Introduction
La dépression, ou trouble dépressif majeur, est une maladie psychiatrique complexe qui affecte l'humeur, les pensées, le comportement et le corps. Elle constitue l'une des principales causes d'invalidité dans le monde selon l'OMS, touchant des personnes de tous âges et de tous milieux. Sa compréhension a évolué d'une simple 'mélancolie' à une pathologie multifactorielle impliquant des déséquilibres biologiques, des facteurs psychologiques et des influences environnementales.
Description
La dépression se manifeste par un ensemble de symptômes qui durent au moins deux semaines et représentent un changement par rapport au fonctionnement antérieur.
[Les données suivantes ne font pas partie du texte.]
What follows belongs to an exercise in optimizing a design on an open flow for small area, a short achievable clock period and few clock cycles per item; a production flow would make more cautious choices.
The RTL was checked by simulation tests, not by an equivalence proof against the original design.
Power is estimated from default activity; no workload was simulated.

==> inputs of try-indigo <==
Design grid_ray_caster_dda_unit, start of the top module:
module grid_ray_caster_dda_unit #(
   parameter int MAP_DIM = grcd_pkg::MapDimDefault
) (
   input  logic                           clock,
   input  logic                           reset,
   input  logic                           req_valid,
   output logic                           req_ready,
   input  logic                           req_kind,
   input  logic [grcd_pkg::ColW-1:0]      req_column,
   input  logic [grcd_pkg::CellAddrW-1:0] req_cell_addr,
   input  logic                           req_cell_wall,
   output logic                           rsp_valid,
   input  logic                           rsp_ready,
   output logic [grcd_pkg::DistW-1:0]     rsp_perp_dist,
   output logic                           rsp_hit_side,
   output logic [grcd_pkg::HitW-1:0]      rsp_hit_x,
   output logic [grcd_pkg::HitW-1:0]      rsp_hit_y,
   output logic                           rsp_hit_found,
   input  logic                           csr_psel,
   input  logic                           csr_penable,
   input  logic                           csr_pwrite,
   input  logic [grcd_pkg::CsrAddrW-1:0]  csr_paddr,
   input  logic [grcd_pkg::CsrDataW-1:0]  csr_pwdata,
   output logic [grcd_pkg::CsrDataW-1:0]  csr_prdata,
   output logic                           csr_pready
);
   localparam int DW       = grcd_pkg::CsrDataW;
   localparam int MapCells = MAP_DIM * MAP_DIM;
   localparam int AddrW    = $clog2(MapCells);
   grcd_pkg::cfg_type cfg_ff, cfg_in;
   logic              csr_wr;
   logic [2:0]        csr_idx;
   logic [DW-1:0]     rdata_in;
   assign csr_pready = 1'b1;
   assign csr_wr     = csr_psel & csr_penable & csr_pwrite;
   assign csr_idx    = csr_paddr[4:2];
   always_comb begin
      cfg_in = cfg_ff;
      if (csr_wr) begin
         unique case (csr_idx)
            grcd_pkg::REG_POS_X:    cfg_in.pos_x   = csr_pwdata[grcd_pkg::PosW-1:0];
            grcd_pkg::REG_POS_Y:    cfg_in.pos_y   = csr_pwdata[grcd_pkg::PosW-1:0];
            grcd_pkg::REG_DIR_X:    cfg_in.dir_x   = $signed(csr_pwdata[grcd_pkg::VecW-1:0]);
            grcd_pkg::REG_DIR_Y:    cfg_in.dir_y   = $signed(csr_pwdata[grcd_pkg::VecW-1:0]);
            grcd_pkg::REG_PLANE_X:  cfg_in.plane_x = $signed(csr_pwdata[grcd_pkg::VecW-1:0]);
            grcd_pkg::REG_PLANE_Y:  cfg_in.plane_y = $signed(csr_pwdata[grcd_pkg::VecW-1:0]);
  ...
clock: 10.0 ns
lec_check: 0
abc_area: 1
cap_margin: 20
core_margin: 2
core_utilization: 55
setup_slack_margin: 4
slew_margin: 20
tns_end_percent: 100
run.sh (not shown) runs the stock make flow with config.mk's settings and CLKGATE_MAP_FILE= SYNTH_SCRIPT=/design/flow/synth_recipe.tcl, a recipe that flattens the netlist after the stock synthesis.
==> inputs of try-onyx, as changes to try-indigo <==
- CORE_UTILIZATION: 55 -> 40
==> notes <==
try-onyx produced a clean layout. try-indigo ran to the end with no violations. In try-indigo the final area is smaller than in try-onyx, by about 2.4%. Against try-indigo, the power of try-onyx is larger by about 2.2%. In synthesized cell count, try-indigo and try-onyx do not differ. Against try-indigo, the worst hold slack of try-onyx is worse by 9.7 ps. Combinational power: try-onyx is larger than try-indigo (about 9%). Clock power is about the same in try-onyx and try-indigo. Of try-indigo and try-onyx, try-indigo has the higher first-iteration DRC count (gap about 12%, measured against try-onyx). Between try-indigo and try-onyx, the lower via count is in try-indigo (gap 0.35%, measured against try-onyx).
==> figures <==
	try-indigo	try-onyx
Run status	complete, no violations	complete, no violations
Power drawn by the clock network	11.5 mW	11.3 mW
Cell total after placement	22765	24240
Area overhead of the layout relative to synthesis	20.5%	23.4%
Vias per inst	6.05	5.66
Total internal power	23.2 mW	23.5 mW
Util after Layout	66.6%	49.5%
Switching Fraction	32.9%	33.3%
Area of the multi-input gates	87200 um2	88000 um2
Number of clock buffers in the layout	384	420
Highest clock rate	0.145 GHz	0.141 GHz
Period utilisation layout	68.8%	71.0%
Termination of the worst setup path	u_dp.c2_rsx[27]	u_dp.c2_rsx[12]
P_leak	78.8 nW	80.0 nW
Maximum number of pins on one net before global-route repair	243	266
Share of final layout cell area taken by non-clock buffers	6.89%	7.81%
Clock Skews	91.1 ps	111 ps
NetSw	11.3 mW	11.7 mW
Testbench counts of try-indigo, summed over its fixed seeds: cycles 17,930, casts 1,536.
Testbench counts of try-onyx, summed over its fixed seeds: cycles 17,930, casts 1,536.

[static timing again, ports no longer ideal]
The flow's constraints put no driver on any port. The routed layouts listed below were extracted and timed again, unchanged, in two steps.
Step 1 assumes that a clkbuf_16 drives the clock port and a buf_2 every other input.
Step 2 adds t to the input delays and takes it off the output delays; t is the mean of the earliest and latest rising clock arrival at the registers after step 1. Input paths then give back, and output paths get back, about the clock's delay inside the block.
Slacks: no drivers / after step 1 / after step 2; pairs: no drivers / after step 1.
| run | shift t [ns] | setup slack, ns | cell pins on the clock port's net |
|---|---|---|---|
| try-indigo | 1.024 | 3.124 / 3.124 / 3.124 | 1 |
| try-onyx | 1.067 | 2.904 / 2.904 / 2.904 | 1 |
After both steps every run listed still meets setup and hold.
From an optimization exercise on the open Yosys and OpenROAD flow, aimed at small area, a short achievable clock period and few clock cycles per item; shortcuts taken in it are not production practice. RTL that was checked went through simulation tests only; none was proved equivalent to the original. The RTL of run 6 was laid out without a check of its function. No activity file was given, so power comes from the tool's default toggle rates.

==> design/flow/design.v <==
package gbp_pkg;
	localparam logic [7:0] TERM_RESET = 8'd13;
	localparam logic [7:0] CH_SPACE = 8'h20;
	localparam logic [7:0] CH_MINUS = 8'h2D;
	localparam logic [7:0] CH_POINT = 8'h2E;
	localparam logic [7:0] CH_A = 8'h41;
	localparam logic [7:0] CH_F = 8'h46;
	localparam logic [7:0] CH_G = 8'h47;
	localparam logic [7:0] CH_L = 8'h4C;
	localparam logic [7:0] CH_M = 8'h4D;
	localparam logic [7:0] CH_N = 8'h4E;
	localparam logic [7:0] CH_U = 8'h55;
	localparam logic [7:0] CH_V = 8'h56;
	localparam logic [7:0] CH_W = 8'h57;
	typedef logic [3:0] kind_t;
	localparam kind_t K_NONE = 4'd0;
	localparam kind_t K_N    = 4'd1;
	localparam kind_t K_G    = 4'd2;
	localparam kind_t K_M    = 4'd3;
	localparam kind_t K_F    = 4'd4;
	localparam kind_t K_L    = 4'd5;
	localparam kind_t K_W    = 4'd6;
	localparam kind_t K_U    = 4'd7;
	localparam kind_t K_V    = 4'd8;
	localparam kind_t K_A    = 4'd9;
	function automatic kind_t kind_of(input logic [7:0] c);
		kind_t k;
		case (c)
			CH_N: k = K_N;
			CH_G: k = K_G;
			CH_M: k = K_M;
			CH_F: k = K_F;
			CH_L: k = K_L;
			CH_W: k = K_W;
			CH_U: k = K_U;
			CH_V: k = K_V;
			CH_A: k = K_A;
			default: k = K_NONE;
		endcase
		kind_of = k;
	endfunction
endpackage
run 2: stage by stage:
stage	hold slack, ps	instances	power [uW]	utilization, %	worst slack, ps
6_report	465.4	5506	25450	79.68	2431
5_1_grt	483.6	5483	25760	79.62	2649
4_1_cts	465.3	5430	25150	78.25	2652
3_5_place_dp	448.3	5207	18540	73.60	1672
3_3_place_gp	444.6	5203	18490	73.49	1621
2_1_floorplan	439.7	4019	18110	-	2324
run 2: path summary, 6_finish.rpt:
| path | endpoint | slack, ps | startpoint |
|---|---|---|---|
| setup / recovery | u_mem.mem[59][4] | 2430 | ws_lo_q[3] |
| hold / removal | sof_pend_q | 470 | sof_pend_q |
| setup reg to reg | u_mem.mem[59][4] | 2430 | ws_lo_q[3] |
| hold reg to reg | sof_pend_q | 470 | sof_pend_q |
Les symptômes clés incluent une humeur dépressive (tristesse, vide, désespoir) ou une perte d'intérêt et de plaisir (anhédonie) pour presque toutes les activités. S'y ajoutent fréquemment des modifications de l'appétit et du poids, des troubles du sommeil (insomnie ou hypersomnie), une agitation ou un ralentissement psychomoteur, une fatigue ou perte d'énergie, des sentiments de dévalorisation ou de culpabilité excessive, des difficultés de concentration ou d'indécision, et des pensées récurrentes de mort ou de suicide. Le diagnostic repose sur des critères cliniques standardisés (comme le DSM-5 ou la CIM-11). Il existe plusieurs sous-types : dépression majeure, dysthymie (trouble dépressif persistant), dépression postpartum, dépression saisonnière, et dépression dans le cadre d'un trouble bipolaire.
Histoire
Les descriptions de syndromes dépressifs remontent à l'Antiquité. Dans la Grèce antique, Hippocrate utilisait le terme 'mélancolie' (bile noire) pour décrire un état de tristesse et de peur prolongé. Au Moyen Âge, la mélancolie était souvent interprétée à travers un prisme religieux (acédie, paresse spirituelle). Au 19ème siècle, avec l'émergence de la psychiatrie moderne, des figures comme Emil Kraepelin ont commencé à la classifier comme une entité nosologique distincte, la 'dépression mélancolique'. Le 20ème siècle a vu des avancées majeures avec la découverte des premiers antidépresseurs (iproniazide, imipramine) dans les années 1950, validant l'hypothèse biologique de la maladie. La théorie monoaminergique (déficit en sérotonine, noradrénaline, dopamine) a dominé, bien qu'aujourd'hui elle soit considérée comme une simplification d'un mécanisme plus complexe. La dépression a été officiellement reconnue comme un trouble médical nécessitant un traitement, contribuant à réduire, bien qu'imparfaitement, la stigmatisation qui l'entoure.
Caracteristiques
La dépression présente plusieurs caractéristiques fondamentales. C'est une maladie récurrente : un premier épisode majeur multiplie le risque d'en subir un autre. Elle est épisodique, avec des périodes de crise et de rémission. Son étiologie est multifactorielle, combinant : 1) des facteurs biologiques (prédisposition génétique, altérations des neurotransmetteurs et de la neuroplasticité, inflammation, dysrégulation de l'axe hypothalamo-hypophyso-surrénalien), 2) des facteurs psychologiques (traumatismes, schémas de pensée négatifs, personnalité), et 3) des facteurs sociaux (isolement, stress chronique, précarité). Elle a un impact systémique, affectant le système immunitaire, le métabolisme (risque accru de diabète, de maladies cardiovasculaires) et la cognition (mémoire, prise de décision).
Importance
L'importance de la dépression est immense à l'échelle individuelle et collective. Sur le plan de la santé publique, elle est un fardeau mondial majeur, contribuant fortement aux années vécues avec une incapacité. Elle est fortement associée au risque de suicide, qui représente une cause majeure de mortalité prématurée. Économiquement, elle entraîne des coûts directs (soins) et indirects considérables (absentéisme, perte de productivité). Socialement, elle affecte les relations familiales, amicales et professionnelles. Sa reconnaissance croissante a conduit à des campagnes de sensibilisation et à un meilleur accès aux soins, mais des barrières persistent, notamment la stigmatisation, le manque de ressources et les diagnostics erronés. La recherche actuelle explore de nouvelles voies thérapeutiques (glutamate, psychédéliques sous contrôle médical) et des approches personnalisées.